Not all Māori performance types are used by kapa haka. Below are brief descriptions of the ones that usually appear. See Māori music for a wider discussion of Māori music.

- Waiata tira are choral pieces used to warm up the vocal cords and introduce the group to the audience. Through a waiata tira the group announces its arrival in a manner that is generally light and positive.
- Whakaeke are also choral pieces. They are frequently used to comment on a social issue of the day or to commemorate an individual or some element of Māoridom. They may also simply be used as the entrance song to announce the group's arrival.
- Haka are best described as challenges. They are used to make a point, honour someone/something, tell a story or express an emotion. They are performed by both men and women, with the focus on the men in the front and support from the women behind. They are vocal performances involving rhythmic declamation in triple metre and aggressive or challenging facial expressions (pūkana, literally "glaring"), body movements and demeanour. The men make heavy use of foot stamping, body percussion, and grimace in an attempt to appear as menacing as possible. Haka are often described as traditional war dances but in fact had many other uses as well in precolonial Māori society, and have many peaceful uses today.
- Waiata-ā-ringa (literally "song of hands or arms") are "action songs", which means that they display the typical Polynesian practice of embellishing and reinforcing the sung poetry with arm and hand actions. They are performed by men and women with women in the front and men in the back. Some use melodies from common English-language songs with new lyrics in Māori, while others are newly composed, treating a wide variety of topics. They feature the wiri or trembling of the hands to indicate the interface between the mind and the body.
- Poi are women's dances involving the swinging of balls, about the size of tennis balls, attached to cords. Poi's origins lie in the precolonial practice of training with poi to improve agility in battle, but today poi is used to showcase the beauty and gracefulness of the women. Poi were traditionally used by women on long waka voyages as a means of keeping timing of the male paddlers, in the style of a coxswain. This is the reason for the emphasis of the sound of the poi striking the hand. Performers swing the balls in synchrony in a variety of figures and rhythms while simultaneously singing a song (a waiata poi) accompanied by guitar. They demonstrate great dexterity and coordination, particularly with "long poi", with cords up to a metre long, where four poi at once may be manipulated by each performer. Formerly the balls were made of raupō and the cords of flax but today they tend to be made of plastic shopping bag material and yarn. The sound of poi striking the hands is an important part of the musical accompaniment.

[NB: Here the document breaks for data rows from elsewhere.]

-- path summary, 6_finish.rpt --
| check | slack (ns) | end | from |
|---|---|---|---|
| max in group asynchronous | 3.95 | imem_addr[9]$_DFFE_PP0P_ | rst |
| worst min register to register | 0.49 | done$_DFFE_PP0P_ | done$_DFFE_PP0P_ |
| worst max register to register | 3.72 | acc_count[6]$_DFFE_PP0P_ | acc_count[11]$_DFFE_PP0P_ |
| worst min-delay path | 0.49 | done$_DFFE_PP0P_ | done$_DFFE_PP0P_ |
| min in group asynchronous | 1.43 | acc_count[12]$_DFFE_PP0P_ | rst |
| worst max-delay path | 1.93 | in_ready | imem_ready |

- Tītī tōrea are occasionally used by kapa haka. Tītī tōrea are pairs of carved thin sticks about shoulder width manipulated with dextrous wrist and arm work, often simultaneously passed between performers. Like poi, tītī tōrea figures are performed in synchrony and to music (and like poi, their sounds, especially that of the ends hitting the floor together, form a percussive accompaniment); and, also like poi, arose out of a precolonial warrior training technique.

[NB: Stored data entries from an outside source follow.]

[src/rtl/pulse_stretcher.sv]
// Stretches one-cycle event strobes into ON_CYCLES-high / OFF_CYCLES-low pulses,
// queueing events that arrive mid-pulse in a saturating pending counter.
`timescale 1ns/1ps
module pulse_stretcher #(
  parameter logic [31:0] ON_CYCLES  = 32'd25000000,
  parameter logic [31:0] OFF_CYCLES = 32'd25000000,
  parameter int unsigned PEND_W     = 3
) (
  input  logic              i_clk,
  input  logic              i_rst,
  input  logic              i_pulse,
  output logic              o_signal,
  output logic              o_busy,
  output logic [PEND_W-1:0] o_pending,
  output logic              o_overflow
);

  typedef enum logic [1:0] {
    IDLE = 2'd0,
    ON   = 2'd1,
    OFF  = 2'd2
  } state_t;

  localparam logic [PEND_W-1:0] PEND_MAX = '1;
  localparam logic [PEND_W-1:0] PEND_ONE = PEND_W'(1);

  state_t            state_q, state_d;
  logic [31:0]       cnt_q, cnt_d;
  logic [PEND_W-1:0] pend_q, pend_d;
  logic              ovf_q, ovf_d;
  logic              sig_q, busy_q;

  always_comb begin
    state_d = state_q;
    cnt_d   = cnt_q;
    pend_d  = pend_q;
    ovf_d   = ovf_q;
    unique case (state_q)
      IDLE: begin
        cnt_d = '0;
        if (i_pulse) state_d = ON;
      end
      ON: begin
        if (cnt_q == ON_CYCLES - 32'd1) begin
          state_d = OFF;
          cnt_d   = '0;
        end else begin
          cnt_d = cnt_q + 32'd1;
        end
        if (i_pulse) begin
          if (pend_q == PEND_MAX) ovf_d = 1'b1;
          else                    pend_d = pend_q + PEND_ONE;
        end
      end
      OFF: begin
        if (cnt_q == OFF_CYCLES - 32'd1) begin
          cnt_d = '0;
          // Dequeue and a new strobe in the same cycle cancel out, so a full
          // queue never reports overflow here.
          if (pend_q != '0) begin
            state_d = ON;
            pend_d  = pend_q - PEND_ONE + PEND_W'(i_pulse);
          end else if (i_pulse) begin
            state_d = ON;
          end else begin
            state_d = IDLE;
          end
        end else begin
          cnt_d = cnt_q + 32'd1;
          if (i_pulse) begin
            if (pend_q == PEND_MAX) ovf_d = 1'b1;
            else                    pend_d = pend_q + PEND_ONE;
          end
        end
      end
      default: begin
        state_d = IDLE;
        cnt_d   = '0;
      end
    endcase
  end

  always_ff @(posedge i_clk or posedge i_rst) begin
    if (i_rst) begin
      state_q <= IDLE;
      cnt_q   <= '0;
      pend_q  <= '0;
      ovf_q   <= 1'b0;
      sig_q   <= 1'b0;
      busy_q  <= 1'b0;
    end else begin
      state_q <= state_d;
      cnt_q   <= cnt_d;
      pend_q  <= pend_d;
      ovf_q   <= ovf_d;
      sig_q   <= (state_d == ON);
      busy_q  <= (state_d != IDLE);
    end
  end

  assign o_signal   = sig_q;
  assign o_busy     = busy_q;
  assign o_pending  = pend_q;
  assign o_overflow = ovf_q;

endmodule

[config.mk]
export PLATFORM = sky130hd
export DESIGN_NAME = pulse_stretcher
export DESIGN_NICKNAME = d
export VERILOG_FILES = /design/src/rtl/pulse_stretcher.sv
export SDC_FILE = /design/constraint.sdc
export NUM_CORES = 1
export LEC_CHECK = 0
export CORE_MARGIN = 2
export CORE_UTILIZATION = 60
export CTS_CLUSTER_SIZE = 10
export DETAILED_ROUTE_END_ITERATION = 7
export PLACE_DENSITY = 0.78
export SYNTH_ARGS = -nofsm -noshare
export SYNTH_HDL_FRONTEND = slang
export SYNTH_SLANG_ARGS = --single-unit
export TNS_END_PERCENT = 20
[constraint.sdc]
create_clock -name i_clk -period 2.2 [get_ports i_clk]
set_input_delay 0.22 -clock i_clk [delete_from_list [all_inputs] [get_ports i_clk]]
set_output_delay 0.22 -clock i_clk [all_outputs]
set_load 0.01 [all_outputs]
==> results of run 1 <==
## where the power goes
part           leakage (nW)  switching [mW]  internal (mW)
sequential            0.538          0.0915          0.821
clock                0.0445           0.257          0.255
combinational         0.483           0.362          0.317
total                  1.07           0.711           1.39
## critical path: stages, from the launching register on
cell      delay [ns]
dfrtp_1         0.44
nor4b_2         0.32
nand4_2         0.14
or4_4           0.60
mux2i_1         0.15
a211oi_1        0.28
## routing by layer
layer  up-vias  global-route usage
li1        884                   -
met1       872               0.312
met2        37               0.399
met3         7              0.0426
met4         0              0.0944
met5         -                   0
## worst max-delay path by stage
stage / to / depth (start not counted) / startpoint / slack, ns
after CTS: o_pending[0] / 5 / cnt_q[9] / 0.15
after global routing: cnt_q[3] / 6 / cnt_q[7] / 0.003
final: o_pending[0] / 5 / cnt_q[9] / 0.16
after floorplan: o_signal / 6 / cnt_q[8] / 0.20
after global placement: o_pending[0] / 5 / cnt_q[9] / 0.18
after detailed placement: cnt_q[13] / 6 / cnt_q[9] / 0.17
## state kept, by name (all words and copies together), names as in the netlist
name	flops
o_overflow	1
cnt_q	32
o_busy	1
o_signal	1
o_pending	3
state_q	2
## Yosys cell counts (2+ instances only)
library cell / number / area (um2)
nand3_1: 13 / 65.1
and3_1: 4 / 25.0
ha_1: 9 / 113
clkbuf_1: 5 / 18.8
a221o_1: 2 / 20.0
and4_1: 7 / 61.3
xnor2_1: 23 / 201
nor4_1: 12 / 75.1
xor2_1: 7 / 61.3
nor4_4: 2 / 42.5
a211oi_1: 2 / 15.0
inv_1: 10 / 37.5
nor3b_1: 2 / 15.0
nor2_1: 40 / 150
buf_2: 4 / 20.0
nand2_1: 20 / 75.1
a21oi_1: 4 / 20.0
nand2b_1: 2 / 12.5
nor3_1: 10 / 50.1
nand4_1: 4 / 25.0
dfrtp_1: 40 / 1000
## cell families (layout without fill, tap and decap cells)
| kind of cell | count (synthesis) | count (layout) | share of synthesized area |
|---|---|---|---|
| muxes | 1 | 1 | 0.00435 |
| AOI/OAI and AO/OA | 18 | 18 | 0.0598 |
| buffers and inverters | 20 | 38 | 0.0380 |
| and+or+nand+nor | 126 | 126 | 0.300 |
| xor gates and xnor gates | 30 | 30 | 0.114 |
| DFF | 40 | 40 | 0.435 |
| adders and majority gates | 9 | 9 | 0.0489 |
## stage by stage
stage / cell area (um2) / total power, mW / std cells / utilization / setup slack [ns]
2_1_floorplan: 2300 / 1.36 / 244 / - / 0.199
3_3_place_gp: 2480 / 1.58 / 302 / 0.673 / 0.182
3_5_place_dp: 2480 / 1.60 / 302 / 0.673 / 0.170
4_1_cts: 2580 / 2.11 / 310 / 0.699 / 0.146
5_1_grt: 2580 / 2.23 / 310 / 0.699 / 0.00301
6_report: 2580 / 2.10 / 310 / 0.699 / 0.162
## layout make-up
class | instances | area (um2)
Clock buffer | 7 | 86.3
Inverter | 10 | 37.5
Multi-Input combinational cell | 184 | 1210
Tap cell | 48 | 60.1
Timing Repair Buffer | 20 | 170
Sequential cell | 40 | 1000
Fill cell | 292 | 1110
Clock inverter | 1 | 7.51
==> impl_metrics.tcl, run 1 <==
set metrics [dict create \
    reg2reg_depth 5 \
    routed_via_density 5.81 \
    cap_violations 0 \
    routed-wl-met2_mm 2.20 \
    hold_viol_final 0 \
    synth.distinct_cells 43 \
    whs_ns 0.334 \
    cts_resized 0 \
    syn-cell-area_um2 2300 \
    cts_tree "done" \
    io_pins 9 \
    gp_congestion 0.868 \
    routed.top_layer "met4" \
    die_area_um2 4350 \
    crit_fanout 11 \
    fmax_ghz 0.491 \
    synth-seq-area-share 0.435 \
    rows 22 \
    routed_wl_mm 4.57 \
    arrival_ns 2.22 \
    cts_sinks 40 \
    drtIter0Drc 123 \
    cts_made_buffers 5 \
    synth_ff_type "dfrtp_1" \
    max_slew_margin 0.664 \
    synth_edf_count 0 \
    diodes 0 \
    rsz0062_at_grt "no" \
    cts_root_buffer "clkbuf_8" \
    crit_required_ns 2.39 \
    r2r_start "cnt_q[9]" \
    yosysWarnings 0 \
    gr-total-overflow 0 \
    min_period_ns 2.04 \
    io_buffers 8 \
    r2r-end "o_pending[0]" \
    worst_pin_slew_ns 0.505 \
    cts_setup_buffers 0 \
    final-max-slew-violation-count 0 \
    start_util 0.624 \
    timing.critical_path.from_type "flip-flop" \
    hp-class "input port to asynchronous set/reset pin" \
    clk_pin_slew_worst_paths_ns 0.08 \
    tns_ns 0 \
    grt_max_degree 41 \
    wl_per_cell_um 14.7 \
    vdd_drop_max_v 0.000574 \
    htree_levels 2 \
    routed-wl-met3_um 163 \
    clk_latency_ns 0.30 \
    worstSetupPathType "flip-flop to flip-flop" \
    dr.pass1.iters 4 \
    syn2layout_area_growth_pct 11.9 \
    async_flop_share 1.00 \
    status "finished, final reports clean" \
    drt.antenna.violating_nets 0 \
    avgSynthCellArea_um2 9.44 \
    drive_gt1_frac 0.111 \
    num-nets-final 273 \
    met1_length_mm 2.14 \
    first_global_vias 1805 \
    fin_skew_ns 0.00958 \
    final_cell_mix "nor2_1, dfrtp_1, xnor2_1" \
    via_count 1800 \
    drc 0 \
    hpwl_mm 3.18 \
    leakage_nw 1.07 \
    fin_crit_sh 0.926 \
    grt_antenna_before_repair 0 \
    ctsHoldBuffers 0 \
    setup_viol_count_final 0 \
    crit_path_end_kind "flip-flop" \
    grt_pass1_wl_mm 7.98 \
    ys_ff_latch 40 \
    die_w_um 66.0 \
    core_um2 3690 \
    track_usage 0.240 \
    synth_nets 256 \
    power_density_nw_per_um2 816 \
    clockBufferDepth 2 \
    dieHeight_um 66.0 \
    r2r_slack_ns 0.16 \
    syn_inst 244 \
]
No activity file was read; power rests on OpenSTA's default activity.
==> inputs of run 2 (changes only) <==
--- a/config.mk
+++ b/config.mk
@@ -6,10 +6,10 @@
 export NUM_CORES = 1
 export LEC_CHECK = 0
 export CORE_MARGIN = 2
-export CORE_UTILIZATION = 60
+export CORE_UTILIZATION = 54
 export CTS_CLUSTER_SIZE = 10
 export DETAILED_ROUTE_END_ITERATION = 7
-export PLACE_DENSITY = 0.78
+export PLACE_DENSITY = 0.74
 export SYNTH_ARGS = -nofsm -noshare
 export SYNTH_HDL_FRONTEND = slang
 export SYNTH_SLANG_ARGS = --single-unit
==> constraint.sdc (replaced) <==
create_clock -name i_clk -period 1.75 [get_ports i_clk]
set_input_delay 0.175 -clock i_clk [delete_from_list [all_inputs] [get_ports i_clk]]
set_output_delay 0.175 -clock i_clk [all_outputs]
set_load 0.01 [all_outputs]
==> impl_metrics.tcl, run 2 (synthesis results as in run 1) <==
set metrics [dict create \
    status "finished, violations left" \
    violations "setup timing" \
    routed_via_density 5.77 \
    min_period_ns 1.92 \
    fin_skew_ns 0.00547 \
    layout_commonest_cell "buf_4" \
    clk_pin_slew_worst_paths_ns 0.08 \
    num-fill-cells 248 \
    routed_wl_mm 5.95 \
    final-max-slew-violation-count 0 \
    io_buffers 8 \
    via_count 2102 \
    core_um2 4060 \
    dpl-instance-area_um2 2850 \
    grt_max_degree 31 \
    drtIter0Drc 84 \
    drc 0 \
    reg2reg_depth 7 \
    rows 23 \
    regArea_um2 1000 \
    place_inst 351 \
    wl_per_cell_um 16.4 \
    track_usage 0.237 \
    fin_area_um2 3160 \
    diodes 0 \
    worst_pin_slew_ns 0.400 \
    largest_reg_flops 32 \
    dr.pass1.iters 4 \
    htree_levels 2 \
    worstSetupPathType "flip-flop to flip-flop" \
    timing.critical_path.from_type "flip-flop" \
    cts_root_buffer "clkbuf_8" \
    arrival_ns 2.10 \
    clk_latency_ns 0.29 \
    ctsHoldBuffers 0 \
    power_density_nw_per_um2 984 \
    crit_path_end_kind "flip-flop" \
    crit_required_ns 1.93 \
    r2r_slack_ns -0.17 \
    vdd_drop_max_v 0.000456 \
    start_util 0.568 \
    final_cell_mix "buf_4, dfrtp_1, nor2_1" \
    crit_fanout 11 \
    gr-total-overflow 0 \
    power_frac_seq 0.354 \
    whs_ns 0.190 \
    syn2layout_area_growth_pct 37.3 \
    p_total_mw 3.11 \
    setup_viol_count_final 40 \
    die_w_um 69.3 \
    io_pins 9 \
    first_global_vias 2026 \
    leakage_nw 1.40 \
    fmax_ghz 0.521 \
    grt_antenna_before_repair 0 \
    hold_viol_final 0 \
    grt_pass1_wl_mm 9.14 \
    hp-class "input port to asynchronous set/reset pin" \
    dieHeight_um 69.3 \
    fin_cells 364 \
    gp_congestion 0.814 \
    pwr-share-comb 0.430 \
    drt.antenna.violating_nets 0 \
    hpwl_mm 3.70 \
    drive_gt1_frac 0.318 \
    max_slew_margin 0.733 \
    clockBufferDepth 2 \
    num-nets-final 326 \
    switchingPower_mw 1.05 \
    cap_violations 0 \
    tns_ns -4.76 \
    die_area_um2 4800 \
    top_register "cnt_q" \
    fin_crit_sh 1.10 \
    cts_sinks 40 \
    cts_made_buffers 5 \
    worst_slack_ns -0.168 \
    power.internal_mw 2.06 \
    multiInputGateArea_um2 1350 \
    cts_tree "done" \
    rsz0062_at_grt "yes" \
    swShare 0.337 \
    clkPwrFrac 0.216 \
]
## run 2: layout make-up
cell class,instances,area share
Tap cell,50,0.0198
Clock buffer,7,0.0305
Timing Repair Buffer,72,0.194
Inverter,10,0.0119
Multi-Input combinational cell,185,0.428
Sequential cell,40,0.317
## run 2: stage by stage
stage           util  worst slack [ns]
2_1_floorplan      -            -0.198
3_3_place_gp   0.703            -0.212
3_5_place_dp   0.703            -0.270
4_1_cts        0.746            -0.128
5_1_grt        0.779            -0.237
6_report       0.779            -0.168
## run 2: final timing paths
| path | startpoint | end |
|---|---|---|
| max | cnt_q[0] | cnt_q[16] |
| min | i_rst | state_q[0] |
| max reg2reg | cnt_q[0] | cnt_q[16] |
| min reg2reg | o_overflow | o_overflow |
| max in group asynchronous | i_rst | cnt_q[31] |
| min in group i_clk | o_overflow | o_overflow |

- Pou or mōteatea are unison songs performed in a style reminiscent of precolonial Māori singing. They are an important genre within Māoridom because they tell stories in which historical, genealogical and cultural information is preserved and thus link Māori with their past. Mōteatea come in a variety of forms including laments, lullabies, and songs about revenge, anger, and love.
- Whakawātea are choral pieces used to farewell the audience or make a final point before departing the stage. They may pick up on themes raised in the whakaeke or comment on the event at hand. Performers are often at the side or back of the stage.